Each military operations domain requires specialized equipment with specialized training to operate and maintain it and the specialized training and understanding for its employment in warfare. Each military domain has its unique tempo, strengths, and weaknesses. Because of the need to train specialists in each domain, it is natural to think symmetrically. For example, it is natural for airmen to worry about other aircraft. It is less natural for airmen to think about cyberspace vulnerabilities, missile strikes from navies, or a special operations raid on an airfield. Military services often ignore their sister services’ (and opponent sister services’) operational problems, concepts, acquisitions, and budgets. But in modern operations, a failure to consider such vulnerabilities and opportunities is likely to prove costly indeed.
Military services often ignore their sister services’ (and opponent sister services’) operational problems, concepts, acquisitions, and budgets. But in modern operations, a failure to consider such vulnerabilities and opportunities is likely to prove costly indeed.
– Peter Garretson
While it is still good practice to stick with physical domains to promote specialization, there is still a cost. It is necessary to build the expertise that can bridge and think across the operational domains (Lyle, 2019). This is especially true because certain domains, for example, land and sea, have already become dependent upon air superiority and space enablers to enable maneuver and communications —dependencies and vulnerabilities that are often inadequately understood. One remedy for this is the development of military doctrines which emphasize the need to think cross-domain or multi-domain at the operational level. Such doctrines are essential, but they must be complemented by specialists who can actually think across domains.
Multi-Domain Operations
What does it mean to think cross-domain, in general? Why is space of particular consideration? To think cross-domain is to put asymmetry and adjacency at the forefront of the planning discipline. It is to begin by asking the question of how adjacent domains affect the military objective, the main thrust of operations, and one’s own centers of power and critical enablers.
It is to wonder: How could land forces support air forces? How could land forces deny air forces? How could air forces support land forces? How could air forces deny land forces? And so on for naval, cyberspace, and space forces.
More often than not, such a mindset must be trained. But what exactly is the skillset that air force leaders need to cultivate? To answer that, we need to take a closer look at the problem set we face concerning multi-domain operations (MDO). When it comes to joint operations, there is usually strong advocacy from the air forces, navies, and armies to articulate their proposals and concerns on planning staffs. At least to some extent, there are developed career paths to build domain expertise in air, land, and sea.

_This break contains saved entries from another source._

From an optimization exercise on the open Yosys and OpenROAD flow, aimed at small area, a short achievable clock period and few clock cycles per item; shortcuts taken in it are not production practice.
The RTL was checked by simulation tests, not by an equivalence proof against the original design.

==> run a <==
## date_seconds_of_year_converter_unit
module date_seconds_of_year_converter_unit (
    input  logic                            i_clk,
    input  logic                            i_rst_n,
    input  logic                            i_in_valid,
    output logic                            o_in_ready,
    input  logic                            i_in_mode,
    input  logic [dsoyc_pkg::WYear-1:0]     i_in_year,
    input  logic [dsoyc_pkg::WMonth-1:0]    i_in_month,
    input  logic [dsoyc_pkg::WDay-1:0]      i_in_day,
    input  logic [dsoyc_pkg::WHour-1:0]     i_in_hour,
    input  logic [dsoyc_pkg::WMinute-1:0]   i_in_minute,
    input  logic [dsoyc_pkg::WSecond-1:0]   i_in_second,
    input  logic [dsoyc_pkg::WSeconds-1:0]  i_in_seconds,
    output logic                            o_out_valid,
    input  logic                            i_out_ready,
    output logic [dsoyc_pkg::WSeconds-1:0]  o_out_seconds,
    output logic [dsoyc_pkg::WMonth-1:0]    o_out_month,
    output logic [dsoyc_pkg::WDay-1:0]      o_out_day,
    output logic [dsoyc_pkg::WHour-1:0]     o_out_hour,
    output logic [dsoyc_pkg::WMinute-1:0]   o_out_minute,
    output logic [dsoyc_pkg::WSecond-1:0]   o_out_second,
    output logic                            o_out_range_error
);
clock: 9.0 ns
lec_check: 0
cap_margin: 20
core_margin: 2
core_utilization: 40
setup_slack_margin: 5
slew_margin: 20
standard.sh (not shown) runs the stock make flow with config.mk's settings and CLKGATE_MAP_FILE= SYNTH_SCRIPT=/design/flow/synth_recipe.tcl, a recipe that flattens the netlist after the stock synthesis.
==> flow/flow/run.sh <==
#!/bin/bash
# The standard layout with two changes:
#  - the port buffers are sky130_fd_sc_hd__buf_1 cells;
#  - synthesis runs the standard flow's synthesis script with yosys's synth called with -noabc
#    as well (flow/synth.tcl), so the generic abc pass does not restructure the
#    carry-save adders before they are mapped to full and half adder cells.
#    Registers are inferred exactly as in the standard synthesis.
set -euo pipefail
here=$(pwd)
sed -e 's|SETUP_SLACK_MARGIN=5 |SETUP_SLACK_MARGIN=5 BUFFER_PORTS_ARGS="-buffer_cell sky130_fd_sc_hd__buf_1" |' \
    -e "s|SYNTH_SCRIPT=[^ ]*|SYNTH_SCRIPT=$here/flow/synth.tcl|" standard.sh > standard_b.sh
bash standard_b.sh > standard.log 2>&1
==> flow/flow/synth.tcl <==
proc synth {args} { yosys synth -nofsm -noshare -noabc {*}$args }
source $::env(SCRIPTS_DIR)/synth.tcl
# left out here: clear keep_hierarchy, flatten, clean up, hide names made inside functions, write 1_2_yosys.v
==> run b: changes against run a <==
--- a/flow/design.v
+++ b/flow/design.v
@@ -88,18 +88,18 @@
             4'd10:   offc = 9'd273;
             4'd11:   offc = 9'd304;
             4'd12:   offc = 9'd334;
             default: offc = 9'd0;
         endcase
     endfunction
     logic r_v1, r_v2, r_v3;
-    logic r_out_valid, r_out_nvalid;
+    logic r_out_valid;
     logic en;
     assign en         = !r_out_valid || i_out_ready;
-    assign o_in_ready = r_out_nvalid || i_out_ready;
+    assign o_in_ready = en;
     logic        r1_mode;
     logic        r1_leap, r1_yerr;
     logic [25:0] r1_pay;
     logic [7:0]  r1_p;
     logic        r2_mode, r2_err, r2_leap;
     logic [25:0] r2_pay;
     logic        r3_mode, r3_err;
@@ -171,15 +171,15 @@
         n3_c[12] = r2_leap ? (n3_dq > 9'd335) : (n3_dq > 9'd334);
         n3_mon = 4'd0;
         for (int i = 1; i <= 12; i++) begin
             if (n3_c[i]) n3_mon = 4'(i);
         end
         n3_dom  = n3_dq[4:0] - 5'(r2_leap && n3_c[3]);
         n3_pay = r2_mode ? {n3_mon, n3_dom, ~n3_y[9:0], n3_low[6:4], n3_low[3:0]}
-                         : {1'b0, n3_y[17:10], ~n3_y[9:0], n3_tod[6:0]};
+                         : {1'b0, n3_y, n3_tod[6:0]};
     end
     logic        c_mode, c_err;
     logic [25:0] c_pay;
     logic [3:0]  c_mon;
     logic [4:0]  c_dom;
     logic [4:0]  c_day;
     logic [12:0] c_u;
@@ -194,23 +194,21 @@
     dsoyc_div15  u_div15  (.v({c_u, c_low[3:2]}), .q(c_tm));
     assign c_day = c_dom - 5'(offc(c_mon));
     always_ff @(posedge i_clk) begin
         if (!i_rst_n) begin
             r_v1        <= 1'b0;
             r_v2        <= 1'b0;
             r_v3        <= 1'b0;
-            r_out_valid  <= 1'b0;
-            r_out_nvalid <= 1'b1;
+            r_out_valid <= 1'b0;
         end else begin
             if (en) begin
                 r_v1        <= i_in_valid;
                 r_v2        <= r_v1;
                 r_v3        <= r_v2;
-                r_out_valid  <= r_v3;
-                r_out_nvalid <= !r_v3;
+                r_out_valid <= r_v3;
             end
         end
     end
     always_ff @(posedge i_clk) begin
         if (en) begin
             r1_mode <= i_in_mode;
             r1_leap <= n1_leap;
@@ -223,16 +221,15 @@
             r2_pay  <= n2_pay;
             r3_mode <= r2_mode;
             r3_err  <= r2_err;
             r3_pay  <= n3_pay;
             r_o_err <= c_err;
             r_o_z0  <= !c_err && !c_mode;
             r_o_z1  <= !c_err && c_mode;
-            r_o_f   <= c_mode ? {c_mon, c_day, c_h, c_tm[5:0], c_u[1:0], c_low}
-                              : {c_pay[25:17], ~c_pay[16:7], c_pay[6:0]};
+            r_o_f   <= c_mode ? {c_mon, c_day, c_h, c_tm[5:0], c_u[1:0], c_low} : c_pay;
         end
     end
     assign o_out_valid       = r_out_valid;
     assign o_out_seconds     = r_o_f[24:0] & {25{r_o_z0}};
     logic [5:0] o_mi;
     logic [3:0] o_rm;
     assign o_mi = r_o_f[11:6] + {r_o_f[15:12], 2'b00};
==> flow/flow/run.sh (replaced) <==
#!/bin/bash
# The standard layout with two changes:
#  - the port buffers are sky130_fd_sc_hd__buf_1 cells;
#  - synthesis runs the standard flow's synthesis script with yosys's synth called with -noabc
#    as well (flow/synth.tcl), so the generic abc pass does not restructure the
#    carry-save adders before they are mapped to full and half adder cells.
#    Registers are inferred exactly as in the standard synthesis.
set -euo pipefail
here=$(pwd)
sed -e 's|SETUP_SLACK_MARGIN=5 |SETUP_SLACK_MARGIN=4.7 BUFFER_PORTS_ARGS="-buffer_cell sky130_fd_sc_hd__buf_1" |' \
    -e "s|SYNTH_SCRIPT=[^ ]*|SYNTH_SCRIPT=$here/flow/synth.tcl|" standard.sh > standard_b.sh
bash standard_b.sh > standard.log 2>&1
==> run c: changes against run a <==
==> flow/flow/run.sh (replaced) <==
#!/bin/bash
# The standard layout with these changes:
#  - the port buffers are sky130_fd_sc_hd__buf_1 cells;
#  - synthesis runs the standard flow's synthesis script with yosys's synth called with -noabc
#    as well (flow/synth.tcl), so the generic abc pass does not restructure the
#    carry-save adders before they are mapped to full and half adder cells.
#    Registers are inferred exactly as in the standard synthesis;
#  - extra ORFS settings: CORE_UTILIZATION=50
set -euo pipefail
here=$(pwd)
sed -e 's|SETUP_SLACK_MARGIN=5 |SETUP_SLACK_MARGIN=5 BUFFER_PORTS_ARGS="-buffer_cell sky130_fd_sc_hd__buf_1" CORE_UTILIZATION=50 |' \
    -e "s|SYNTH_SCRIPT=[^ ]*|SYNTH_SCRIPT=$here/flow/synth.tcl|" standard.sh > standard_b.sh
bash standard_b.sh > standard.log 2>&1
==> run d: changes against run a <==
--- a/flow/design.v
+++ b/flow/design.v
@@ -88,18 +88,18 @@
             4'd10:   offc = 9'd273;
             4'd11:   offc = 9'd304;
             4'd12:   offc = 9'd334;
             default: offc = 9'd0;
         endcase
     endfunction
     logic r_v1, r_v2, r_v3;
-    logic r_out_valid, r_out_nvalid;
+    logic r_out_valid;
     logic en;
     assign en         = !r_out_valid || i_out_ready;
-    assign o_in_ready = r_out_nvalid || i_out_ready;
+    assign o_in_ready = en;
     logic        r1_mode;
     logic        r1_leap, r1_yerr;
     logic [25:0] r1_pay;
     logic [7:0]  r1_p;
     logic        r2_mode, r2_err, r2_leap;
     logic [25:0] r2_pay;
     logic        r3_mode, r3_err;
@@ -171,15 +171,15 @@
         n3_c[12] = r2_leap ? (n3_dq > 9'd335) : (n3_dq > 9'd334);
         n3_mon = 4'd0;
         for (int i = 1; i <= 12; i++) begin
             if (n3_c[i]) n3_mon = 4'(i);
         end
         n3_dom  = n3_dq[4:0] - 5'(r2_leap && n3_c[3]);
         n3_pay = r2_mode ? {n3_mon, n3_dom, ~n3_y[9:0], n3_low[6:4], n3_low[3:0]}
-                         : {1'b0, n3_y[17:10], ~n3_y[9:0], n3_tod[6:0]};
+                         : {1'b0, n3_y, n3_tod[6:0]};
     end
     logic        c_mode, c_err;
     logic [25:0] c_pay;
     logic [3:0]  c_mon;
     logic [4:0]  c_dom;
     logic [4:0]  c_day;
     logic [12:0] c_u;
@@ -194,23 +194,21 @@
     dsoyc_div15  u_div15  (.v({c_u, c_low[3:2]}), .q(c_tm));
     assign c_day = c_dom - 5'(offc(c_mon));
     always_ff @(posedge i_clk) begin
         if (!i_rst_n) begin
             r_v1        <= 1'b0;
             r_v2        <= 1'b0;
             r_v3        <= 1'b0;
-            r_out_valid  <= 1'b0;
-            r_out_nvalid <= 1'b1;
+            r_out_valid <= 1'b0;
         end else begin
             if (en) begin
                 r_v1        <= i_in_valid;
                 r_v2        <= r_v1;
                 r_v3        <= r_v2;
-                r_out_valid  <= r_v3;
-                r_out_nvalid <= !r_v3;
+                r_out_valid <= r_v3;
             end
         end
     end
     always_ff @(posedge i_clk) begin
         if (en) begin
             r1_mode <= i_in_mode;
             r1_leap <= n1_leap;
@@ -223,16 +221,15 @@
             r2_pay  <= n2_pay;
             r3_mode <= r2_mode;
             r3_err  <= r2_err;
             r3_pay  <= n3_pay;
             r_o_err <= c_err;
             r_o_z0  <= !c_err && !c_mode;
             r_o_z1  <= !c_err && c_mode;
-            r_o_f   <= c_mode ? {c_mon, c_day, c_h, c_tm[5:0], c_u[1:0], c_low}
-                              : {c_pay[25:17], ~c_pay[16:7], c_pay[6:0]};
+            r_o_f   <= c_mode ? {c_mon, c_day, c_h, c_tm[5:0], c_u[1:0], c_low} : c_pay;
         end
     end
     assign o_out_valid       = r_out_valid;
     assign o_out_seconds     = r_o_f[24:0] & {25{r_o_z0}};
     logic [5:0] o_mi;
     logic [3:0] o_rm;
     assign o_mi = r_o_f[11:6] + {r_o_f[15:12], 2'b00};
==> flow_summary.toml <==
[run_status]
outcome = "no timing/DRC/antenna violations"

[setup_path]
startpoint_type = "input port"
rr_endpoint = "r2_pay[24]"
timing.critical_path.mode_cell = "buf_6"
regToRegSetupSlack_ns = 5.03
r2r_start = "r1_pay[19]"

[layout]
design_area_um2 = 15400
clkCellAreaFrac_pct = 3.71
inverters = 91
multiInputGateArea_um2 = 9210

[drt]
avgViaCountPerCell = 5.50

[timing]
fmax_mhz = 248

[worst_hold_path]
hp-start = "r2_pay[2]"
(the above is from run c)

The key to joint effectiveness is, however, “How do I usefully contribute insights and capabilities from my domain into joint plans and processes?”. Results here are often suboptimal because of the silo effect of training and the requirement for service advocacy in the semi-anarchic planning process, where there is still a perceived need for an unbiased referee representing the true joint design element (Demarest, 2022; Gill, 2022). Such expertise and advocacy are far less developed and available for space because militaries have many decades more experience conducting military operations in the air and millennia more experience with military operations on land and sea.
Space as a Domain
Increasingly, to secure the success of operations in the other domains, space specialists need a seat at the table in higher headquarters but must be able to understand MDO concepts and language to be equal and meaningful contributors. Space is truly a separate domain, not only a separate legal domain from air (United Nations, 1967) but because it has vastly different maneuver physics. Airmen, at least aircrew, can immediately grasp the utility of altitude and speed. What may not be apparent is how limited maneuver is in space. There is no air to push against, to use for lift or drag or thrust. To change direction, a spacecraft must throw onboard mass in the opposite direction in which it desires to move, which can quickly use up its stored supply of propellant and may also require significant power.

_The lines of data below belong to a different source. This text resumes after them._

This is an optimization exercise on Yosys and OpenROAD, whose aim is small area and a short achievable clock period, not a production implementation.
In this exercise RTL edits were held to simulation tests only and were not proved equivalent to the original.
Power and IR drop assume default switching activity.

==> flow/design.v <==
`default_nettype none
package dmaSystemPkg;
    localparam int wordWidth = 32;
    localparam int regAddrWidth = 5;
    localparam int byteAddrWidth = 32;
    localparam logic [5:0] functAdd = 6'd32;
    localparam logic [5:0] functSub = 6'd34;
    localparam logic [5:0] functAnd = 6'd36;
    localparam logic [5:0] functOr = 6'd37;
    typedef struct packed {
        logic [5:0] op;
        logic [regAddrWidth-1:0] rs;
        logic [regAddrWidth-1:0] rt;
        logic [regAddrWidth-1:0] rd;
        logic [4:0] shamt;
        logic [5:0] funct;
    } rInstr_t;
    typedef union packed {
        logic [wordWidth-1:0] word;
        logic [wordWidth/8-1:0][7:0] lanes;
    } memWord_t;
    typedef struct packed {
        logic toRam;
        logic [byteAddrWidth-1:0] byteAddress;
        logic [byteAddrWidth-1:0] byteCount;
    } dmaDescriptor_t;
    typedef struct packed {
        logic valid;
        logic toRam;
        logic [byteAddrWidth-1:0] byteAddress;
        logic [7:0] value;
    } byteTransfer_t;
    typedef struct packed {
        logic valid;
        logic [regAddrWidth-1:0] rd;
        logic [wordWidth-1:0] value;
    } commitRecord_t;
endpackage
`default_nettype wire
`timescale 1ns/10ps
`default_nettype none
module registerFile (
    input wire logic clock,
    input wire logic reset,
    input wire logic [dmaSystemPkg::regAddrWidth-1:0] rsIndex,
    input wire logic [dmaSystemPkg::regAddrWidth-1:0] rtIndex,
    input wire logic regWrite,
    input wire logic [dmaSystemPkg::regAddrWidth-1:0] regWriteIndex,
    input wire logic [dmaSystemPkg::wordWidth-1:0] regWriteValue,
    output logic [dmaSystemPkg::wordWidth-1:0] rsValue,
    output logic [dmaSystemPkg::wordWidth-1:0] rtValue
);
    localparam int regCount = 2 ** dmaSystemPkg::regAddrWidth;
    logic [dmaSystemPkg::wordWidth-1:0] registers [regCount];
    always_ff @(posedge clock) begin
        if (reset) begin
            for (int i = 0; i < regCount; i++) begin
                registers[i] <= dmaSystemPkg::wordWidth'(i);
            end
        end else if (regWrite) begin
            registers[regWriteIndex] <= regWriteValue;
        end
    end
    assign rsValue = registers[rsIndex];
    assign rtValue = registers[rtIndex];
endmodule
`default_nettype wire
`timescale 1ns/10ps
`default_nettype none
module wordMemory #(
    parameter int memWords = 32,
    parameter bit descendingFill = 1'b0
) (
    input wire logic clock,
    input wire logic reset,
    input wire logic [$clog2(memWords*4)-1:0] byteAddress,
    input wire logic byteWrite,
    input wire logic [7:0] writeByte,
    input wire logic loadWrite,
    input wire logic [$clog2(memWords*4)-1:0] loadAddress,
    input wire logic [7:0] loadByte,
    output logic [7:0] readByte
);
    localparam int memAddrWidth = $clog2(memWords * 4);
    logic [dmaSystemPkg::wordWidth-1:0] storage [memWords];
    logic [dmaSystemPkg::wordWidth-1:0] readWord;
    logic [memAddrWidth-3:0] wordIndex;
    logic [1:0] laneIndex;
    assign wordIndex = byteAddress[memAddrWidth-1:2];
    assign laneIndex = byteAddress[1:0];
    always_ff @(posedge clock) begin
        if (reset) begin
            for (int j = 0; j < memWords; j++) begin
                if (descendingFill) begin
                    storage[j] <= dmaSystemPkg::wordWidth'(memWords - 1 - j);
                end else begin
                    storage[j] <= dmaSystemPkg::wordWidth'(j);
                end
            end
        end else begin
            for (int j = 0; j < memWords; j++) begin
                for (int lane = 0; lane < 4; lane++) begin
                    if (byteWrite && wordIndex == (memAddrWidth-2)'(j) &&
                        laneIndex == 2'(lane)) begin
                        storage[j][8*lane +: 8] <= writeByte;
                    end else if (loadWrite &&
                                 loadAddress == memAddrWidth'(4 * j + lane)) begin
                        storage[j][8*lane +: 8] <= loadByte;
                    end
                end
            end
        end
    end
    assign readWord = storage[wordIndex];
    assign readByte = readWord[8*laneIndex +: 8];
endmodule
`default_nettype wire
`timescale 1ns/10ps
`default_nettype none
module byteMover #(
    parameter int memWords = 32
) (
    input wire logic clock,
    input wire logic reset,
    input wire logic moveStart,
    input wire dmaSystemPkg::dmaDescriptor_t activeDescriptor,
    input wire logic [7:0] ramByte,
    input wire logic [7:0] diskByte,
    output logic [$clog2(memWords*4)-1:0] byteAddress,
    output logic ramWrite,
    output logic diskWrite,
    output logic [7:0] writeByte,
    output logic moveLast,
    output dmaSystemPkg::byteTransfer_t byteStrobe
);
    localparam int memBytes = memWords * 4;
    localparam int memAddrWidth = $clog2(memBytes);
    logic active;
    logic toRam;
    logic [memAddrWidth-1:0] address;
    logic [memAddrWidth-1:0] startAddress;
    logic [dmaSystemPkg::byteAddrWidth-1:0] remaining;
    logic [7:0] sourceByte;
    assign startAddress = memAddrWidth'(activeDescriptor.byteAddress %
                          dmaSystemPkg::byteAddrWidth'(memBytes));
    always_ff @(posedge clock) begin
        if (reset) begin
            active <= 1'b0;
            toRam <= 1'b0;
            address <= '0;
            remaining <= '0;
        end else if (moveStart) begin
            active <= (activeDescriptor.byteCount != '0);
            toRam <= activeDescriptor.toRam;
            address <= startAddress;
            remaining <= activeDescriptor.byteCount;
        end else if (active) begin
            if (address == memAddrWidth'(memBytes - 1)) begin
                address <= '0;
            end else begin
                address <= address + memAddrWidth'(1);
            end
            remaining <= remaining - dmaSystemPkg::byteAddrWidth'(1);
            active <= (remaining != dmaSystemPkg::byteAddrWidth'(1));
        end
    end
    assign moveLast = active && (remaining == dmaSystemPkg::byteAddrWidth'(1));
    assign byteAddress = address;
    assign sourceByte = toRam ? diskByte : ramByte;
    assign writeByte = sourceByte;
    assign ramWrite = active && toRam;
    assign diskWrite = active && !toRam;
    always_comb begin
        byteStrobe.valid = active;
        byteStrobe.toRam = toRam;
        byteStrobe.byteAddress = dmaSystemPkg::byteAddrWidth'(address);
        byteStrobe.value = sourceByte;
    end
endmodule
`default_nettype wire
`timescale 1ns/10ps
`default_nettype none
module busController (
    input wire logic clock,
    input wire logic reset,
    input wire logic dmaRequest,
    input wire dmaSystemPkg::dmaDescriptor_t dmaDescriptor,
    input wire logic holdAck,
    input wire logic moveLast,
    output logic holdRequest,
    output logic moveStart,
    output dmaSystemPkg::dmaDescriptor_t activeDescriptor,
    output logic dmaBusy,
    output logic dmaDone
);
    typedef enum logic [1:0] {
        stateIdle,
        stateRequesting,
        stateMoving,
        stateFinishing
    } busState_t;
    busState_t state;
    busState_t nextState;
    logic acceptRequest;
    assign dmaBusy = (state == stateRequesting) || (state == stateMoving);
    assign holdRequest = dmaBusy;
    assign dmaDone = (state == stateFinishing);
    assign moveStart = (state == stateRequesting) && holdAck;
    assign acceptRequest = dmaRequest && !dmaBusy;
    always_comb begin
        nextState = state;
        case (state)
            stateIdle: begin
                if (acceptRequest) begin
                    nextState = stateRequesting;
                end
            end
            stateRequesting: begin
                if (holdAck) begin
                    if (activeDescriptor.byteCount == '0) begin
                        nextState = stateFinishing;
                    end else begin
                        nextState = stateMoving;
                    end
                end
            end
            stateMoving: begin
                if (moveLast) begin
                    nextState = stateFinishing;
                end
            end
            stateFinishing: begin
                nextState = acceptRequest ? stateRequesting : stateIdle;
            end
            default: nextState = stateIdle;
        endcase
    end
    always_ff @(posedge clock) begin
        if (reset) begin
            state <= stateIdle;
        end else begin
            state <= nextState;
        end
    end
    always_ff @(posedge clock) begin
        if (acceptRequest) begin
            activeDescriptor <= dmaDescriptor;
        end
    end
endmodule
`default_nettype wire
`timescale 1ns/10ps
`default_nettype none
module cpuPipeline #(
    parameter int imemWords = 64
) (
    input wire logic clock,
    input wire logic reset,
    input wire logic progWrite,
    input wire logic [$clog2(imemWords)-1:0] progAddr,
    input wire dmaSystemPkg::rInstr_t progData,
    input wire logic holdRequest,
    input wire logic [dmaSystemPkg::wordWidth-1:0] rsValue,
    input wire logic [dmaSystemPkg::wordWidth-1:0] rtValue,
    output logic holdAck,
    output logic [dmaSystemPkg::regAddrWidth-1:0] rsIndex,
    output logic [dmaSystemPkg::regAddrWidth-1:0] rtIndex,
    output logic regWrite,
    output logic [dmaSystemPkg::regAddrWidth-1:0] regWriteIndex,
    output logic [dmaSystemPkg::wordWidth-1:0] regWriteValue,
    output dmaSystemPkg::commitRecord_t commit
);
    localparam int imemAddrWidth = $clog2(imemWords);
    localparam int pcWidth = imemAddrWidth + 2;
    logic [dmaSystemPkg::wordWidth-1:0] programMemory [imemWords];
    logic [pcWidth-1:0] pc;
    logic [pcWidth-1:0] pcNext;
    dmaSystemPkg::rInstr_t instrReg;
    logic instrValid;
    logic [dmaSystemPkg::wordWidth-1:0] aluResult;
    logic writesReg;
    logic exValid;
    logic [dmaSystemPkg::regAddrWidth-1:0] exRd;
    logic [dmaSystemPkg::wordWidth-1:0] exResult;
    logic freeze;
    always_ff @(posedge clock) begin
        if (progWrite) begin
            programMemory[progAddr] <= progData;
        end
    end
    assign freeze = holdRequest;
    always_ff @(posedge clock) begin
        if (reset) begin
            holdAck <= 1'b0;
        end else begin
            holdAck <= holdRequest;
        end
    end
    assign pcNext = (pc[pcWidth-1:2] == imemAddrWidth'(imemWords - 1)) ?
                    '0 : pc + pcWidth'(4);
    always_ff @(posedge clock) begin
        if (reset) begin
            pc <= '0;
            instrValid <= 1'b0;
        end else if (!freeze) begin
            pc <= pcNext;
            instrValid <= 1'b1;
        end
    end
    always_ff @(posedge clock) begin
        if (!freeze) begin
            instrReg <= programMemory[pc[pcWidth-1:2]];
        end
    end
    assign rsIndex = instrReg.rs;
    assign rtIndex = instrReg.rt;
    always_comb begin
        case (instrReg.funct)
            dmaSystemPkg::functAdd: aluResult = rsValue + rtValue;
            dmaSystemPkg::functSub: aluResult = rsValue - rtValue;
            dmaSystemPkg::functAnd: aluResult = rsValue & rtValue;
            dmaSystemPkg::functOr: aluResult = rsValue | rtValue;
            default: aluResult = '0;
        endcase
    end
    assign writesReg = instrValid && (instrReg.op == '0) && (instrReg.shamt == '0);
    always_ff @(posedge clock) begin
        if (reset) begin
            exValid <= 1'b0;
        end else if (!freeze) begin
            exValid <= writesReg;
        end
    end
    always_ff @(posedge clock) begin
        if (!freeze) begin
            exResult <= aluResult;
            exRd <= instrReg.rd;
        end
    end
    assign regWrite = exValid && !freeze;
    assign regWriteIndex = exRd;
    assign regWriteValue = exResult;
    always_ff @(posedge clock) begin
        if (reset) begin
            commit <= '0;
        end else begin
            commit.valid <= regWrite;
            commit.rd <= exRd;
            commit.value <= exResult;
        end
    end
endmodule
`default_nettype wire
`timescale 1ns/10ps
`default_nettype none
module dmaSystemTop #(
    parameter int imemWords = 64,
    parameter int memWords = 32
) (
    input wire logic clock,
    input wire logic reset,
    input wire logic progWrite,
    input wire logic [$clog2(imemWords)-1:0] progAddr,
    input wire logic [31:0] progData,
    input wire logic dmaRequest,
    input wire logic [64:0] dmaDescriptor,
    input wire logic diskLoad,
    input wire logic [$clog2(memWords*4)-1:0] diskLoadAddr,
    input wire logic [7:0] diskLoadByte,
    output logic [37:0] commit,
    output logic [41:0] byteStrobe,
    output logic busHeld,
    output logic dmaBusy,
    output logic dmaDone
);
    localparam int memAddrWidth = $clog2(memWords * 4);
    logic [dmaSystemPkg::regAddrWidth-1:0] rsIndex;
    logic [dmaSystemPkg::regAddrWidth-1:0] rtIndex;
    logic [dmaSystemPkg::wordWidth-1:0] rsValue;
    logic [dmaSystemPkg::wordWidth-1:0] rtValue;
    logic regWrite;
    logic [dmaSystemPkg::regAddrWidth-1:0] regWriteIndex;
    logic [dmaSystemPkg::wordWidth-1:0] regWriteValue;
    logic holdRequest;
    logic moveStart;
    logic moveLast;
    dmaSystemPkg::dmaDescriptor_t activeDescriptor;
    logic [memAddrWidth-1:0] byteAddress;
    logic ramWrite;
    logic diskWrite;
    logic [7:0] writeByte;
    logic [7:0] ramByte;
    logic [7:0] diskByte;
    cpuPipeline #(
        .imemWords(imemWords)
    ) i_cpuPipeline (
        .clock(clock),
        .reset(reset),
        .progWrite(progWrite),
        .progAddr(progAddr),
        .progData(progData),
        .holdRequest(holdRequest),
        .rsValue(rsValue),
        .rtValue(rtValue),
        .holdAck(busHeld),
        .rsIndex(rsIndex),
        .rtIndex(rtIndex),
        .regWrite(regWrite),
        .regWriteIndex(regWriteIndex),
        .regWriteValue(regWriteValue),
        .commit(commit)
    );
    registerFile i_registerFile (
        .clock(clock),
        .reset(reset),
        .rsIndex(rsIndex),
        .rtIndex(rtIndex),
        .regWrite(regWrite),
        .regWriteIndex(regWriteIndex),
        .regWriteValue(regWriteValue),
        .rsValue(rsValue),
        .rtValue(rtValue)
    );
    busController i_busController (
        .clock(clock),
        .reset(reset),
        .dmaRequest(dmaRequest),
        .dmaDescriptor(dmaDescriptor),
        .holdAck(busHeld),
        .moveLast(moveLast),
        .holdRequest(holdRequest),
        .moveStart(moveStart),
        .activeDescriptor(activeDescriptor),
        .dmaBusy(dmaBusy),
        .dmaDone(dmaDone)
    );
    byteMover #(
        .memWords(memWords)
    ) i_byteMover (
        .clock(clock),
        .reset(reset),
        .moveStart(moveStart),
        .activeDescriptor(activeDescriptor),
        .ramByte(ramByte),
        .diskByte(diskByte),
        .byteAddress(byteAddress),
        .ramWrite(ramWrite),
        .diskWrite(diskWrite),
        .writeByte(writeByte),
        .moveLast(moveLast),
        .byteStrobe(byteStrobe)
    );
    wordMemory #(
        .memWords(memWords),
        .descendingFill(1'b0)
    ) ramMemory (
        .clock(clock),
        .reset(reset),
        .byteAddress(byteAddress),
        .byteWrite(ramWrite),
        .writeByte(writeByte),
        .loadWrite(1'b0),
        .loadAddress('0),
        .loadByte('0),
        .readByte(ramByte)
    );
    wordMemory #(
        .memWords(memWords),
        .descendingFill(1'b1)
    ) diskMemory (
        .clock(clock),
        .reset(reset),
        .byteAddress(byteAddress),
        .byteWrite(diskWrite),
        .writeByte(writeByte),
        .loadWrite(diskLoad),
        .loadAddress(diskLoadAddr),
        .loadByte(diskLoadByte),
        .readByte(diskByte)
    );
endmodule
`default_nettype wire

At orbital speeds (greater than Mach 25), spacecraft have such massive forward momentum and kinetic energy that lateral maneuver is challenging. Whereas aircraft must constantly thrust to sustain movement against drag, the lack of drag in space means that a satellite in motion will stay in motion at its speed unless the satellite thrusts. Generally, the primary force that acts upon satellites is gravity, which causes forward momentum to bend around the Earth. Another significant difference is that if two aircraft collide in the air, debris falls to the ground and does not remain in the air to threaten future flights. This is not so in space, where a collision, whether an accident or intended, leaves thousands of fragments traveling at hypersonic speeds that may threaten the safety of other spacecraft and space vehicles. As Figure 6.1 illustrates, space debris is already a significant safety issue and represents a growing global challenge as nations and industry accelerate the deployment of new capabilities in space.
Space as a Make-or-Break Enabler
Only recently has there been a recognition that the enablers of space could hold such significance as to make-or-break military operations. Until recently, only a small number of nations had military or military-relevant satellites. Thus, military requirements for space specialists were small, and, accordingly, career paths have been few. Today, however, the space domain is adjacent to all the military operations domains and has become increasingly relevant to military (and thus multi-domain) operations.
It is essential to understand what precisely the space domain contributes to MDO for militaries today. Space capabilities support a variety of valuable and critical enablers for MDO, enabling broad situational awareness and connectivity across domains. At the most basic level, all terrestrial operations are affected by weather, and space assets provide advance warnings and forecasts of weather conditions. Next, most military operations benefit from overhead imagery, and some require accurate and timely remote sensing. Secure and anti-jam communications require precise timing, and while such capabilities have existed for decades, the proliferation of capabilities to contest communications links has steadily grown, increasing the need for planning and response tactics.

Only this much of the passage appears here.